DATASET EXTRACT:
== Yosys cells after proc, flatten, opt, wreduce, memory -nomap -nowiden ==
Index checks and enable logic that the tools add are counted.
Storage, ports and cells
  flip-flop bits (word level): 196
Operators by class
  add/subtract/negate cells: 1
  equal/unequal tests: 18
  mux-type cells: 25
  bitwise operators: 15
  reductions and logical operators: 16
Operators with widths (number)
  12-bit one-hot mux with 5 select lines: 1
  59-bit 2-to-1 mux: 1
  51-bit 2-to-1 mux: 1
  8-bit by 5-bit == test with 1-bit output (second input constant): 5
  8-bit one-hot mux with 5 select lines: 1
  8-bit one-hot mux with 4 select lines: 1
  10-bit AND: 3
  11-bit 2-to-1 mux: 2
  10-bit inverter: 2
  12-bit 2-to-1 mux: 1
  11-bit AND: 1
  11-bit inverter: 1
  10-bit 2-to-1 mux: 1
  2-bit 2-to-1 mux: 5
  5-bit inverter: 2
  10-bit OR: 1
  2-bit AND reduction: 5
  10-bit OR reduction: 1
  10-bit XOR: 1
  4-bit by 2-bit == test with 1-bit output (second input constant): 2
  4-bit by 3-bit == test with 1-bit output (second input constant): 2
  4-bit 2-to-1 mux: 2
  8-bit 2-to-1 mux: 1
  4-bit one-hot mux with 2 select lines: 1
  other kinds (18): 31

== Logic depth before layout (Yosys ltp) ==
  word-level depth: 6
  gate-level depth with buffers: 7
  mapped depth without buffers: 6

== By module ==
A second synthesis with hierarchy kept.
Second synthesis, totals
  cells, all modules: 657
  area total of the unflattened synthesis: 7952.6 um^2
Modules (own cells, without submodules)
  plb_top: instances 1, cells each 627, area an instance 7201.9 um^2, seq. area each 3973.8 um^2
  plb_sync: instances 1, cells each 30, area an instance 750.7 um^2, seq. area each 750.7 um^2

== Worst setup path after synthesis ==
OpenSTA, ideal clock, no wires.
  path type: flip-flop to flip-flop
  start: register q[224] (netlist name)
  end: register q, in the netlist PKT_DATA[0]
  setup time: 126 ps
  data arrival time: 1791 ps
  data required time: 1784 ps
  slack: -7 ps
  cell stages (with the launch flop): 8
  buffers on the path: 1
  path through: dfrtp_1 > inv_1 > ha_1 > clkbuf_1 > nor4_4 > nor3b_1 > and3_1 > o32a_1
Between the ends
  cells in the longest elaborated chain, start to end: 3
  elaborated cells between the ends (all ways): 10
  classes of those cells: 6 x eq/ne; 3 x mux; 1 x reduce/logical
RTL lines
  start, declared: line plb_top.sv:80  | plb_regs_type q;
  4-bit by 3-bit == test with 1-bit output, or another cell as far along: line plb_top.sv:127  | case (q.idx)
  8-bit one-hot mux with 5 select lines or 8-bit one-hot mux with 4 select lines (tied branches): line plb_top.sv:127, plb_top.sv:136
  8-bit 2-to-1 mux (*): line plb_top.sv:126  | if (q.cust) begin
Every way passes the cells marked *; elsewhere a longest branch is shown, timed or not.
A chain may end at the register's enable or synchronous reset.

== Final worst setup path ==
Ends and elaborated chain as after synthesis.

EXERCISE REQUIREMENTS:
Restate the records word for word, leaving nothing out.

FINAL ANSWER:
== Yosys cells after proc, flatten, opt, wreduce, memory -nomap -nowiden ==
Index checks and enable logic that the tools add are counted.
Storage, ports and cells
  flip-flop bits (word level): 196
Operators by class
  add/subtract/negate cells: 1
  equal/unequal tests: 18
  mux-type cells: 25
  bitwise operators: 15
  reductions and logical operators: 16
Operators with widths (number)
  12-bit one-hot mux with 5 select lines: 1
  59-bit 2-to-1 mux: 1
  51-bit 2-to-1 mux: 1
  8-bit by 5-bit == test with 1-bit output (second input constant): 5
  8-bit one-hot mux with 5 select lines: 1
  8-bit one-hot mux with 4 select lines: 1
  10-bit AND: 3
  11-bit 2-to-1 mux: 2
  10-bit inverter: 2
  12-bit 2-to-1 mux: 1
  11-bit AND: 1
  11-bit inverter: 1
  10-bit 2-to-1 mux: 1
  2-bit 2-to-1 mux: 5
  5-bit inverter: 2
  10-bit OR: 1
  2-bit AND reduction: 5
  10-bit OR reduction: 1
  10-bit XOR: 1
  4-bit by 2-bit == test with 1-bit output (second input constant): 2
  4-bit by 3-bit == test with 1-bit output (second input constant): 2
  4-bit 2-to-1 mux: 2
  8-bit 2-to-1 mux: 1
  4-bit one-hot mux with 2 select lines: 1
  other kinds (18): 31

== Logic depth before layout (Yosys ltp) ==
  word-level depth: 6
  gate-level depth with buffers: 7
  mapped depth without buffers: 6

== By module ==
A second synthesis with hierarchy kept.
Second synthesis, totals
  cells, all modules: 657
  area total of the unflattened synthesis: 7952.6 um^2
Modules (own cells, without submodules)
  plb_top: instances 1, cells each 627, area an instance 7201.9 um^2, seq. area each 3973.8 um^2
  plb_sync: instances 1, cells each 30, area an instance 750.7 um^2, seq. area each 750.7 um^2

== Worst setup path after synthesis ==
OpenSTA, ideal clock, no wires.
  path type: flip-flop to flip-flop
  start: register q[224] (netlist name)
  end: register q, in the netlist PKT_DATA[0]
  setup time: 126 ps
  data arrival time: 1791 ps
  data required time: 1784 ps
  slack: -7 ps
  cell stages (with the launch flop): 8
  buffers on the path: 1
  path through: dfrtp_1 > inv_1 > ha_1 > clkbuf_1 > nor4_4 > nor3b_1 > and3_1 > o32a_1
Between the ends
  cells in the longest elaborated chain, start to end: 3
  elaborated cells between the ends (all ways): 10
  classes of those cells: 6 x eq/ne; 3 x mux; 1 x reduce/logical
RTL lines
  start, declared: line plb_top.sv:80  | plb_regs_type q;
  4-bit by 3-bit == test with 1-bit output, or another cell as far along: line plb_top.sv:127  | case (q.idx)
  8-bit one-hot mux with 5 select lines or 8-bit one-hot mux with 4 select lines (tied branches): line plb_top.sv:127, plb_top.sv:136
  8-bit 2-to-1 mux (*): line plb_top.sv:126  | if (q.cust) begin
Every way passes the cells marked *; elsewhere a longest branch is shown, timed or not.
A chain may end at the register's enable or synchronous reset.

== Final worst setup path ==
Ends and elaborated chain as after synthesis.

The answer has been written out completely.